Recorded data

### src/rtl/mdr_mem_interface.sv
// ---------------------------------------------------------------------------
// mdr_mem_interface
//
// Memory data/address stage of the 32-bit datapath. Holds MAR and MDR,
// captures them from the shared bus, and runs a request/ready handshake
// with word-addressed memory for reads and writes. MDR contents are also
// driven back towards the bus multiplexer on MDRout.
//
// Handshake: mem_rd / mem_wr is raised the cycle after the request is
// sampled and held, with mem_addr / mem_wdata stable, until mem_ready is
// sampled high; the transfer completes on that edge and done pulses for
// exactly one cycle afterwards. mem_ready outside a transaction is ignored.
//
// Optional feature: define MDR_MEM_TIMEOUT_EN to bound each wait at
// TIMEOUT cycles; on expiry the request is dropped, done pulses and the
// sticky err flag is set. Without the macro err is tied to 0.
//
// Ports:
//   clk        in   sole clock, rising edge
//   clr        in   synchronous active-low reset
//   BusMuxOut  in   shared 32-bit bus value
//   MARin      in   load MAR from bus (IDLE only)
//   MDRin      in   load MDR; with Read=1 starts a memory read instead
//   Read       in   selects memory read as MDR source
//   Write      in   start a memory write of the current MDR
//   mem_addr   out  current MAR
//   mem_wdata  out  current MDR
//   mem_rd     out  read request, held until mem_ready
//   mem_wr     out  write request, held until mem_ready
//   mem_rdata  in   read data, valid with mem_ready during a read
//   mem_ready  in   memory completion
//   MDRout     out  MDR contents for the bus multiplexer
//   busy       out  1 while waiting on memory
//   done       out  one-cycle completion pulse
//   err        out  sticky timeout flag
//   dbg_state  out  current FSM state (0 IDLE, 1 RD_WAIT, 2 WR_WAIT)
// ---------------------------------------------------------------------------
module mdr_mem_interface #(
    parameter int ADDR_W  = 9,
    parameter int TIMEOUT = 15
) (
    input  logic              clk,
    input  logic              clr,
    input  logic [31:0]       BusMuxOut,
    input  logic              MARin,
    input  logic              MDRin,
    input  logic              Read,
    input  logic              Write,
    output logic [ADDR_W-1:0] mem_addr,
    output logic [31:0]       mem_wdata,
    output logic              mem_rd,
    output logic              mem_wr,
    input  logic [31:0]       mem_rdata,
    input  logic              mem_ready,
    output logic [31:0]       MDRout,
    output logic              busy,
    output logic              done,
    output logic              err,
    output logic [1:0]        dbg_state
);

    typedef enum logic [1:0] {
        IDLE    = 2'd0,
        RD_WAIT = 2'd1,
        WR_WAIT = 2'd2
    } state_t;

    state_t            state;
    logic [ADDR_W-1:0] mar;
    logic [31:0]       mdr;

`ifdef MDR_MEM_TIMEOUT_EN
    localparam int CNT_W = $clog2(TIMEOUT + 1);
    logic [CNT_W-1:0] wait_cnt;
`endif

    assign mem_addr  = mar;
    assign mem_wdata = mdr;
    assign MDRout    = mdr;
    assign dbg_state = state;

`ifndef MDR_MEM_TIMEOUT_EN
    assign err = 1'b0;
`endif

    always_ff @(posedge clk) begin
        if (!clr) begin
            state  <= IDLE;
            mar    <= '0;
            mdr    <= '0;
            mem_rd <= 1'b0;
            mem_wr <= 1'b0;
            busy   <= 1'b0;
            done   <= 1'b0;
`ifdef MDR_MEM_TIMEOUT_EN
            wait_cnt <= '0;
            err      <= 1'b0;
`endif
        end else begin
            done <= 1'b0;
            case (state)
                IDLE: begin
                    // MAR load lands on the same edge the request is taken,
                    // so a combined MARin+request uses the new address.
                    if (MARin)
                        mar <= BusMuxOut[ADDR_W-1:0];
                    if (MDRin && !Read)
                        mdr <= BusMuxOut;
                    // Read wins over Write when both are requested.
                    if (MDRin && Read) begin
                        state  <= RD_WAIT;
                        mem_rd <= 1'b1;
                        busy   <= 1'b1;
`ifdef MDR_MEM_TIMEOUT_EN
                        wait_cnt <= '0;
                        err      <= 1'b0;
`endif
                    end else if (Write) begin
                        state  <= WR_WAIT;
                        mem_wr <= 1'b1;
                        busy   <= 1'b1;
`ifdef MDR_MEM_TIMEOUT_EN
                        wait_cnt <= '0;
                        err      <= 1'b0;
`endif
                    end
                end

                RD_WAIT, WR_WAIT: begin
                    if (mem_ready) begin
                        if (state == RD_WAIT)
                            mdr <= mem_rdata;
                        state  <= IDLE;
                        mem_rd <= 1'b0;
                        mem_wr <= 1'b0;
                        busy   <= 1'b0;
                        done   <= 1'b1;
                    end
`ifdef MDR_MEM_TIMEOUT_EN
                    // wait_cnt counts completed wait cycles; the TIMEOUT-th
                    // one without mem_ready abandons the transfer.
                    else if (wait_cnt == CNT_W'(TIMEOUT - 1)) begin
                        state  <= IDLE;
                        mem_rd <= 1'b0;
                        mem_wr <= 1'b0;
                        busy   <= 1'b0;
                        done   <= 1'b1;
                        err    <= 1'b1;
                    end else begin
                        wait_cnt <= wait_cnt + 1'b1;
                    end
`endif
                end

                default: begin
                    state  <= IDLE;
                    mem_rd <= 1'b0;
                    mem_wr <= 1'b0;
                    busy   <= 1'b0;
                end
            endcase
        end
    end

endmodule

▶ _ASSIGNED TASK_
Check each line above for the string "held" and show the ones that have it.

▶ _OUTPUT OF THE EXERCISE_
// sampled and held, with mem_addr / mem_wdata stable, until mem_ready is
//   mem_rd     out  read request, held until mem_ready
//   mem_wr     out  write request, held until mem_ready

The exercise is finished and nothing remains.